5. The method of claim 1, wherein the result is one of an identification of the substance as a known material in the reference group or determination that the substance is not one of the known materials in the reference group.

6. The method of claim 1, wherein the relaxation decay value is T.sub.1 relaxation time or T.sub.2.relaxation time.

7. The method of claim 6, wherein the T.sub.1 relaxation time is the T.sub.1 log mean and the T.sub.2.relaxation time is the T.sub.2 log mean.

8. The method of claim 1, further comprising determining a porosity value of the sample from the NMR measurement and comparing the porosity value to porosity values of known petroleum coke materials.

9. The method of claim 8, wherein the known petroleum coke materials are selected from the group consisting of sponge-type coke, shot coke, transition coke, dense coke and needle coke.

10. The method of claim 1, wherein the sample comprises at least two different known petroleum coke materials and the step of determining a relaxation decay value comprises determining at least two relaxation decay values of a fluid in the sample from the NMR measurement and comparing the relaxation decay values to relaxation decay values of known petroleum coke materials in a reference group to determine whether the petroleum coke sample comprises one or more of the known materials.

11. The method of claim 10, further comprising determining weightings for the relaxation decay values to determine the percentage of types of known petroleum coke materials in the sample.

12. The method of claim 1, wherein the fluid is an NMR active fluid.

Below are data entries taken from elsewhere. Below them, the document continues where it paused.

==> src/rtl/rf_wb_arbiter.sv <==
// ---------------------------------------------------------------------------
// rf_wb_arbiter
// Shares the single register-file write port among NREQ writeback sources
// using round-robin arbitration and a valid/ready handshake per source. The
// winning request is registered into rf_w* so at most one write lands per
// cycle, one cycle after acceptance, at a sustained rate of one per cycle.
// Ports:
//   clk, rst_n            clock, synchronous active-low reset
//   hold                  stall: no grants while high
//   req_valid/req_ready   per-source handshake (ready is one-hot or zero)
//   req_addr/req_data     per-source packed destination register and data
//   rf_w_en/rf_wa/rf_wd   register-file write port
//   grant_id              source whose write is on rf_w*
// Optional feature (macro WB_FWD_EN): fwd_ra1/fwd_ra2 in, fwd_hit1/fwd_hit2
// and fwd_d1/fwd_d2 out, exposing the write landing this cycle to readers.
// ---------------------------------------------------------------------------
module rf_wb_arbiter
   import rf_pkg::*;
#(
   parameter int NREQ = 3,
   parameter int XLEN = rf_pkg::XLEN,
   parameter int AW   = rf_pkg::REG_AW
) (
   input  logic                 clk,
   input  logic                 rst_n,
   input  logic                 hold,
   input  logic [NREQ-1:0]      req_valid,
   output logic [NREQ-1:0]      req_ready,
   input  logic [NREQ*AW-1:0]   req_addr,
   input  logic [NREQ*XLEN-1:0] req_data,
   output logic                 rf_w_en,
   output logic [AW-1:0]        rf_wa,
   output logic [XLEN-1:0]      rf_wd,
   output logic [2:0]           grant_id
`ifdef WB_FWD_EN
   ,
   input  logic [AW-1:0]        fwd_ra1,
   input  logic [AW-1:0]        fwd_ra2,
   output logic                 fwd_hit1,
   output logic                 fwd_hit2,
   output logic [XLEN-1:0]      fwd_d1,
   output logic [XLEN-1:0]      fwd_d2
`endif
);

   logic [IDW-1:0]  rr_ptr;
   logic [IDW-1:0]  win_idx;
   logic [NREQ-1:0] win_onehot;
   logic            win_any;
   logic            fire;
   logic            wen_q;
   logic [AW-1:0]   sel_addr;
   logic [XLEN-1:0] sel_data;

   rr_arbiter #(.NREQ(NREQ)) u_rr (
      .valid (req_valid),
      .ptr   (rr_ptr),
      .grant (win_onehot),
      .idx   (win_idx),
      .any   (win_any)
   );

   // A grant happens only when some source is valid, the pipeline is not
   // stalled and reset is released; ready never depends on the data.
   assign fire      = win_any && !hold && rst_n;
   assign req_ready = fire ? win_onehot : '0;

   // Steer the winning source's address and data with the one-hot grant so
   // no index can ever fall outside the packed buses.
   always_comb begin
      sel_addr = '0;
      sel_data = '0;
      for (int i = 0; i < NREQ; i++) begin
         if (win_onehot[i]) begin
            sel_addr = req_addr[i*AW +: AW];
            sel_data = req_data[i*XLEN +: XLEN];
         end
      end
   end

   // Output stage and round-robin pointer. An x0 request still consumes its
   // slot and loads address/data, but does not raise the write enable. Idle
   // or stalled cycles drop the enable and keep the last address/data.
   always_ff @(posedge clk) begin
      if (!rst_n) begin
         wen_q    <= 1'b0;
         rf_wa    <= '0;
         rf_wd    <= '0;
         grant_id <= '0;
         rr_ptr   <= '0;
      end else if (fire) begin
         wen_q    <= (sel_addr != '0);
         rf_wa    <= sel_addr;
         rf_wd    <= sel_data;
         grant_id <= win_idx;
         rr_ptr   <= rr_next(win_idx, NREQ);
      end else begin
         wen_q    <= 1'b0;
      end
   end

   // The registered enable is masked by reset so a write still in flight
   // when reset is asserted never reaches the register file.
   assign rf_w_en = wen_q && rst_n;

`ifdef WB_FWD_EN
   // Bypass compare against the write landing this cycle; x0 never hits.
   assign fwd_hit1 = rf_w_en && (rf_wa == fwd_ra1) && (fwd_ra1 != '0);
   assign fwd_hit2 = rf_w_en && (rf_wa == fwd_ra2) && (fwd_ra2 != '0);
   assign fwd_d1   = rf_wd;
   assign fwd_d2   = rf_wd;
`endif

endmodule
### src/rtl/rr_arbiter_16.sv
// Sixteen-requester round-robin arbiter producing a registered one-hot grant
// with a valid/ready handshake and a saturating count of accepted grants.
module rr_arbiter_16 (
    input  logic        clk,
    input  logic        rst_n,
    input  logic [15:0] req,
    input  logic        grant_ready,
    output logic [15:0] grant,
    output logic        grant_valid,
    output logic [15:0] grant_count
);

    typedef enum logic {
        IDLE  = 1'b0,
        GRANT = 1'b1
    } state_t;

    state_t      state;
    logic [3:0]  ptr;
    logic [3:0]  grant_idx;
    logic [3:0]  search_ptr;
    logic [3:0]  idx;
    logic [15:0] win_vec;
    logic        found;
    logic        accept;

    // The grant register is one-hot, so OR-ing indices is an exact encoder.
    always_comb begin
        // NOTE: every always_comb output gets a default first, so no latch is inferred.
        grant_idx = 4'd0;
        for (int i = 0; i < 16; i++) begin
            if (grant[i]) grant_idx = grant_idx | 4'(i);
        end
    end

    assign accept     = (state == GRANT) && grant_ready;
    // On accept the search restarts just past the winner, in the same edge.
    assign search_ptr = accept ? (grant_idx + 4'd1) : ptr;

    always_comb begin
        win_vec = 16'h0000;
        found   = 1'b0;
        idx     = 4'd0;
        for (int i = 0; i < 16; i++) begin
            idx = search_ptr + 4'(i);
            if (!found && req[idx]) begin
                win_vec[idx] = 1'b1;
                found        = 1'b1;
            end
        end
    end

    assign grant_valid = (state == GRANT);

    always_ff @(posedge clk) begin
        // NOTE: reset is sampled on the clock edge and wins over a simultaneous accept.
        if (!rst_n) begin
            // NOTE: sequential state uses non-blocking assignments only.
            state       <= IDLE;
            grant       <= 16'h0000;
            ptr         <= 4'd0;
            grant_count <= 16'h0000;
        end else begin
            case (state)
                IDLE: begin
                    if (found) begin
                        grant <= win_vec;
                        state <= GRANT;
                    end
                end
                GRANT: begin
                    if (grant_ready) begin
                        ptr <= search_ptr;
                        if (grant_count != 16'hFFFF) grant_count <= grant_count + 16'd1;
                        if (found) begin
                            grant <= win_vec;
                        end else begin
                            grant <= 16'h0000;
                            state <= IDLE;
                        end
                    end
                end
                default: begin
                    state <= IDLE;
                    grant <= 16'h0000;
                end
            endcase
        end
    end

endmodule

### config.mk
export PLATFORM = sky130hd
export DESIGN_NAME = rr_arbiter_16
export DESIGN_NICKNAME = d
export VERILOG_FILES = /design/src/rtl/rr_arbiter_16.sv
export SDC_FILE = /design/constraint.sdc
export NUM_CORES = 1
export LEC_CHECK = 0
export CAP_MARGIN = 20
export CELL_PAD_IN_SITES_DETAIL_PLACEMENT = 0
export CELL_PAD_IN_SITES_GLOBAL_PLACEMENT = 1
export CORE_MARGIN = 1
export CORE_UTILIZATION = 30
export DETAILED_ROUTE_END_ITERATION = 7
export GPL_TIMING_DRIVEN = 1
export PLACE_DENSITY_LB_ADDON = 0.1
export SLEW_MARGIN = 40
export SYNTH_ARGS = -nofsm -noshare
export SYNTH_HDL_FRONTEND = slang
export SYNTH_SLANG_ARGS = --single-unit
### constraint.sdc
create_clock -name clk -period 16.64 [get_ports clk]
set_clock_uncertainty 0.05 [all_clocks]
set_input_delay 4.16 -clock clk [delete_from_list [all_inputs] [get_ports clk]]
set_output_delay 4.16 -clock clk [all_outputs]
set_load 0.02 [all_outputs]
==> out/qor.yml <==
clock_network:
  clk_root_buffer_cell: "sky130_fd_sc_hd__clkbuf_16"
  ctsHtreeMaxLevel: 2
  clkSlewWorstSetupHoldPaths_ps: 60
  worstSkewPairLatency_ps: 290
  cts_tree: "yes"
  numClockSinks: 37
  number_of_gates_resized_after_cts: 0
  ctsHoldBuffers: 0
  cts_made_buffers: 5
  post_cts_setup_bufs: 0
  cts-root-to-sink-buffers: 2
pwr:
  cellPowerDensity_nw_per_um2: 215
  irDropWorstVdd_uv: 102
  p_leak_nw: 2.32
critical_path:
  timing.critical_path.to_type: "flop"
  critical-path-slowest-cell: "sky130_fd_sc_hd__a211oi_1"
  worstPathRequired_ps: 16770
  crit_arrival_ps: 10940
  stage_delay_of_the_slowest_cell_on_the_critical_path_ps: 700
  worstPathMaxFanout: 21
  timing_worst_setup_path_type: "primary input to flop"
  element_type_at_the_critical_path_start: "primary input"
  path_cells: "clkdlybuf4s50_1, nand2_1, a211oi_1, nor3_4, buf_4, inv_1, ha_1, nand2_1, xnor2_2, mux4_2, a2111o_1, nor3_4, a21o_1, nor2_1, a22o_1, a211o_1"
timing:
  hold_ws_ps: 450
  totalNegativeSetupSlack_ps: 0
  clock.fmax_ghz: 0.0925
  period_share_pct: 65.0
  final_max_slew_viol_count: 0
  finalSetupViolCount: 0
  timing_worst_slew_pin_value_ps: 846
  report.final.hold_viol_count: 0
  finalWorstPathRequiredPeriod_ps: 10810
  unrepaired_setup_endpoints_after_global_routing: "false"
  max_slew_headroom_pct: 42.8
logic_synthesis:
  ys_ff_latch: 37
  synth-seq-area-share_pct: 12.7
  synth-simple-area-share_pct: 31.6
  post_synth_main_area_contributors: "sky130_fd_sc_hd__dfxtp_1 13%, sky130_fd_sc_hd__nand2_1 6.2%, sky130_fd_sc_hd__mux4_2 5.0%"
  synth.area.mux_share_pct: 9.90
  ys.warnings.count: 0
  syn-instance-count: 777
  synth_top_family_by_area: "compound AO/OA/AOI/OAI gates"
  postSynth.topFlopCell: "sky130_fd_sc_hd__dfxtp_1"
  synth_top_area_cell: "sky130_fd_sc_hd__dfxtp_1"
  yosysTopAreaCellShare_pct: 12.7
  post_synth_fa_ha_maj_area_fraction_pct: 3.23
  synth_area_in_compound_gates_pct: 32.5
  synth-xor-area-share_pct: 4.30
  syn-num-nets: 811
  async_flop_share_pct: 0
  yosys.cell_types.count: 89
  postSynthAreaPerCell_um2: 7.48
  netlist_area_um2: 5810
  edff_count_synth: 0
global_routing:
  vias_in_the_first_global_route: 6785
  grt_use_total_pct: 29.7
  globalRouteOverflowTotal: 0
  grt_start_max_net_pins: 30
  grt_pass1_wl_mm: 43.8
  antenna_found_initial: 1
detailed_routing:
  drt-wirelength-per-cell_um: 28.0
  drc_errors: 0
  finalWirelength_mm: 29.8
  detail_route.iter0.violations: 1174
  total_via_count_after_detailed_routing: 7243
  viasPerCell: 6.82
  firstDrtPassIters: 7
  detail-route-antenna-nets: 0
final_layout:
  synthToLayoutAreaGrowth_pct: 16.4
  final_common_cell: "sky130_fd_sc_hd__nand2_1"
  most-common-layout-cells: "96 x sky130_fd_sc_hd__nand2_1, 51 x sky130_fd_sc_hd__clkdlybuf4s50_1, 37 x sky130_fd_sc_hd__dfxtp_1"
  drive_above_1_share_pct: 11.5
  final_net_count: 834
  layout.cells.non_filler: 1062
run:
  timing.max_cap.violations: 0
floorplan:
  chipHeight_um: 141
  dieWidth_um: 141
  design.die.area_um2: 19900
  design.core.area_um2: 18800
  placement_rows: 50
  initial_utilization_pct: 30.9
  io_pins: 52
placed_design:
  globalplace.congestion: 0.973
  numPlacedInstances: 1053
  io_buffers: 51
  place.detailed.hpwl_mm: 22.8
min_path:
  timing.hold.worst.class: "flop to flop"
status:
  run_status: "finished, final reports clean"
## cell type report
| class | count | area (um2) |
|---|---|---|
| Multi-Input combinational cell | 665 | 4800 |
| Antenna cell | 1 | 2.50 |
| Fill cell | 2008 | 12100 |
| Inverter | 28 | 110 |
| Timing Repair Buffer | 63 | 601 |
| Tap cell | 260 | 325 |
| Clock inverter | 3 | 65.1 |
| Clock buffer | 5 | 125 |
| Sequential cell | 37 | 741 |
## report_power, final
part           switching, mW  total, mW  internal, mW
clock network         0.0393      0.125        0.0856
logic                  0.869       1.22         0.354
registers            0.00855      0.105        0.0964
## path summary, 6_finish.rpt
path	startpoint	to	slack, ps	depth (start not counted)
setup / recovery	grant_ready	grant[14]$_SDFFE_PN0P_	5830	16
hold / removal	grant[8]$_SDFFE_PN0P_	grant[8]$_SDFFE_PN0P_	450	2
setup reg to reg	grant[15]$_SDFFE_PN0P_	grant[14]$_SDFFE_PN0P_	9450	17
hold reg to reg	grant[8]$_SDFFE_PN0P_	grant[8]$_SDFFE_PN0P_	450	2
## worst max-delay path: cells and delay by family
kind	cells	cell delay, ps
AO/OA/AOI/OAI	5	2370
XOR/XNOR	1	530
adder cells (fa/ha/maj)	1	460
buffers and inverters	3	1440
multiplexers	1	480
AND/OR/NAND/NOR	5	1470
## sequential cells by signal (all words and copies together), names as in the netlist
name         flops
grant_valid      1
ptr              4
grant_count     16
grant           16
## cells in the mapped netlist (all sizes together) (13+ instances only)
library cell and n:
inv 27, a22oi 13, and2 22, clkbuf 28, and3 14, mux2i 19, nor2 41, ha 15
o21ai 47, a32oi 22, buf 19, dfxtp 37, nand4 22, nor3 31, mux4 13, a21boi 15
nor4 29, nand3 35, a21oi 25, a211oi 23, xnor2 21, nand2 99, o211ai 16
## stage by stage
step | cell area (um2) | util [%] | power [mW] | setup slack [ps]
finish | 6770 | 35.9 | 1.45 | 5830
floorplan | 5810 | - | 0.893 | 8340
detailed placement | 6570 | 34.9 | 1.27 | 5630
CTS | 6760 | 35.9 | 1.40 | 5920
global placement | 6510 | 34.6 | 1.27 | 5660
global route | 6770 | 35.9 | 1.50 | 5470
## cell families after synthesis
group	count (synthesis)
AO/OA/AOI/OAI	256
buffers and inverters	75
flip-flops	37
XOR/XNOR	23
AND/OR/NAND/NOR	333
adder cells (fa/ha/maj)	15
multiplexers	38
## routing by layer
layer / vias to the layer above / GRT usage [%] / part of all wire, % / routed length (um)
met2: 503 / 47.0 / 45 / 13400
met1: 3515 / 39.1 / 41 / 12300
met4: 0 / 13.0 / 4.3 / 1270
met5: - / 0 / 0 / 0
met3: 101 / 5.81 / 9.5 / 2820
li1: 3124 / - / - / -
No activity file was read; power rests on OpenSTA's default activity.
==> edit: new RTL, same settings <==
Put one more register stage on the output `grant_count`, cleared by the reset. The value now appears one clock later. The other outputs are not delayed to match.
--- a/src/rtl/rr_arbiter_16.sv
+++ b/src/rtl/rr_arbiter_16.sv
@@ -14,6 +14,8 @@
         IDLE  = 1'b0,
         GRANT = 1'b1
     } state_t;
+
+    logic [15:0] grant_count_s0;
 
     state_t      state;
     logic [3:0]  ptr;
@@ -59,7 +61,7 @@
             state       <= IDLE;
             grant       <= 16'h0000;
             ptr         <= 4'd0;
-            grant_count <= 16'h0000;
+            grant_count_s0 <= 16'h0000;
         end else begin
             case (state)
                 IDLE: begin
@@ -71,7 +73,7 @@
                 GRANT: begin
                     if (grant_ready) begin
                         ptr <= search_ptr;
-                        if (grant_count != 16'hFFFF) grant_count <= grant_count + 16'd1;
+                        if (grant_count_s0 != 16'hFFFF) grant_count_s0 <= grant_count_s0 + 16'd1;
                         if (found) begin
                             grant <= win_vec;
                         end else begin
@@ -88,5 +90,13 @@
         end
     end
 
+    always_ff @(posedge clk) begin
+        if (!rst_n) begin
+            grant_count <= '0;
+        end else begin
+            grant_count <= grant_count_s0;
+        end
+    end
+
 endmodule
 
Check against the original RTL: not equivalent (a bounded check fails within 4 cycles, from zero or initial values and one cycle with rst_n low).
==> edit against the unedited design <==
Synthesized area rose by 3.2%. Count of clock-buffer cells in the layout did not move. Sequential cell count rose by 16. Design area rose by 1.3%. Setup slack got worse by 0.76 ns. Wire length fell by 9.1%. Hold slack improved by 0.0029 ns.
Power is not shown: default switching activity piles up to over one toggle a cycle in this logic, so the estimate is an artifact.
==> edit: results <==
[sta]
tightest_slew_ns = 0.894

[cells_and_area]
reg_top3 = grant x16, grant_count x16, grant_count_s0 x16
drive_above_1_share = 0.102
nNetsFinal = 825
diodes = 0

[critical_path]
crit_fanout = 25
arrival_ns = 11.75
reg2reg_from = grant[1]$_SDFFE_PN0P_
startpoint = grant_ready

[synthesis]
synth_compound_area_frac = 0.259
synth_fa_ha_area_frac = 0.0313
synth_cell_types = 88
syn-num-nets = 805
synth_xor_area_frac = 0.0465
synth_area_leaders = dfxtp_1 18%, nand2_1 5.3%, mux2i_1 4.7%, and2_1 4.5%, nand3_1 4.2%
synth_seq_area_share = 0.177
synthTopCellsByCount = 84 x nand2_1, 53 x dfxtp_1, 53 x nor2_1, 50 x nand3_1, 43 x and2_1
synthMuxAreaShare = 0.112
synth-main-ff-cell = dfxtp_1
postSynth.asyncResetShare = 0

[cts]
ctsResizeCount = 0
post_cts_buffers = 0
htree_levels = 2
insertion_delay_ns = 0.30
path_clk_slew_ns = 0.07
cts_buffers = 5
clockBufferDepth = 2

[run_status]
status = complete, no violations

[worst_hold_path]
min_from = grant[10]$_SDFFE_PN0P_
worstHoldPathType = flip-flop to flip-flop

[global_route]
grt_pass1_vias = 6328
grt_first_pass_wirelength_mm = 40.4
track_usage = 0.266
grt_max_degree = 41
antenna_found_initial = 0

[detailed_routing]
dr.pass1.iters = 5
postRouteWirelength_mm = 27.1
drt_iter0_drc = 790
drt-vias-per-instance = 6.34

[place]
gp_congestion = 0.942
post-dp-hpwl_mm = 20.8
## edit: cell count changes in the layout (fill, tap and decap cells not counted), moves of 9 or more
cell / before / now
a32oi_1: 22 / 12
nand2_1: 96 / 84
mux2i_1: 17 / 28
a211oi_1: 21 / 12
nand3_1: 35 / 50
nor2_1: 36 / 52
and2_1: 22 / 43
mux2_2: 5 / 14
dfxtp_1: 37 / 53
inv_1: 26 / 16
o21ai_0: 33 / 19
## edit: kinds of logic after synthesis
logic type | count (synthesis)
simple gates | 364
xor+xnor | 28
flops | 53
compound gates | 193
fa+ha+maj | 15
buf+inv | 65
mux | 53
## edit: critical path, cell delays in order
cell             delay [ns]
clkdlybuf4s50_1        0.61
nand2_1                0.29
o31a_1                 0.32
buf_4                  0.22
inv_2                  0.34
ha_1                   0.75
nand2b_1               0.10
a2111oi_0              0.73
or3_1                  0.77
mux2_2                 0.35
mux2i_1                0.10
mux2i_1                0.47
o211ai_4               0.29
buf_8                  0.25
nor4b_4                0.73
nand2_2                0.31
o311ai_1               0.60
a211oi_1               0.16
o21ai_1                0.13
## edit: final cells by class
type	count	area, sq um
fillers	2130	12700
multi-input cells	653	4660
flip-flops and latches	53	1060
repair buffers	60	583
well taps	265	332
clock buffers	5	125
inverters	18	70.1
clock inverters	3	28.8
## edit: path summary, 6_finish.rpt
path | to | slack (ns) | cells past startpoint
max reg2reg | grant[6]$_SDFFE_PN0P_ | 8.45 | 19
min | grant[10]$_SDFFE_PN0P_ | 0.45 | 2
max | grant[6]$_SDFFE_PN0P_ | 5.07 | 19
min reg2reg | grant[10]$_SDFFE_PN0P_ | 0.45 | 2
## edit: routing by layer
layer | track usage | routed length [um] | share of wire | vias to the layer above
met5 | 0 | 0 | 0 | -
met4 | 0.104 | 1140 | 0.042 | 0
met3 | 0.0337 | 1950 | 0.072 | 65
met2 | 0.418 | 11900 | 0.44 | 339
met1 | 0.368 | 12000 | 0.44 | 3287
li1 | - | - | - | 3008
## edit: metrics by stage
| stage | hold WS, ns | cells | utilization | setup WS [ns] | area (sq um) |
|---|---|---|---|---|---|
| after floorplan | 0.412 | 771 | - | 7.95 | 6000 |
| after global placement | 0.430 | 1047 | 0.341 | 5.30 | 6660 |
| after detailed placement | 0.437 | 1048 | 0.342 | 5.03 | 6680 |
| after CTS | 0.454 | 1056 | 0.350 | 5.33 | 6840 |
| after global routing | 0.464 | 1057 | 0.351 | 4.77 | 6860 |
| final | 0.452 | 1057 | 0.351 | 5.07 | 6860 |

13. The method of claim 12, further comprising prior to the step of obtaining the low field nuclear magnetic resonance (NMR) measurement of the sample, saturating the sample with the NMR active fluid.

14. The method of claim 1, wherein the NMR measurement is a low field NMR measurement.

15. The method of claim 1, wherein the step of comparing the relaxation decay value includes fitting to a mathematical equation using predetermined T.sub.2 distribution of each COKE type to be classified.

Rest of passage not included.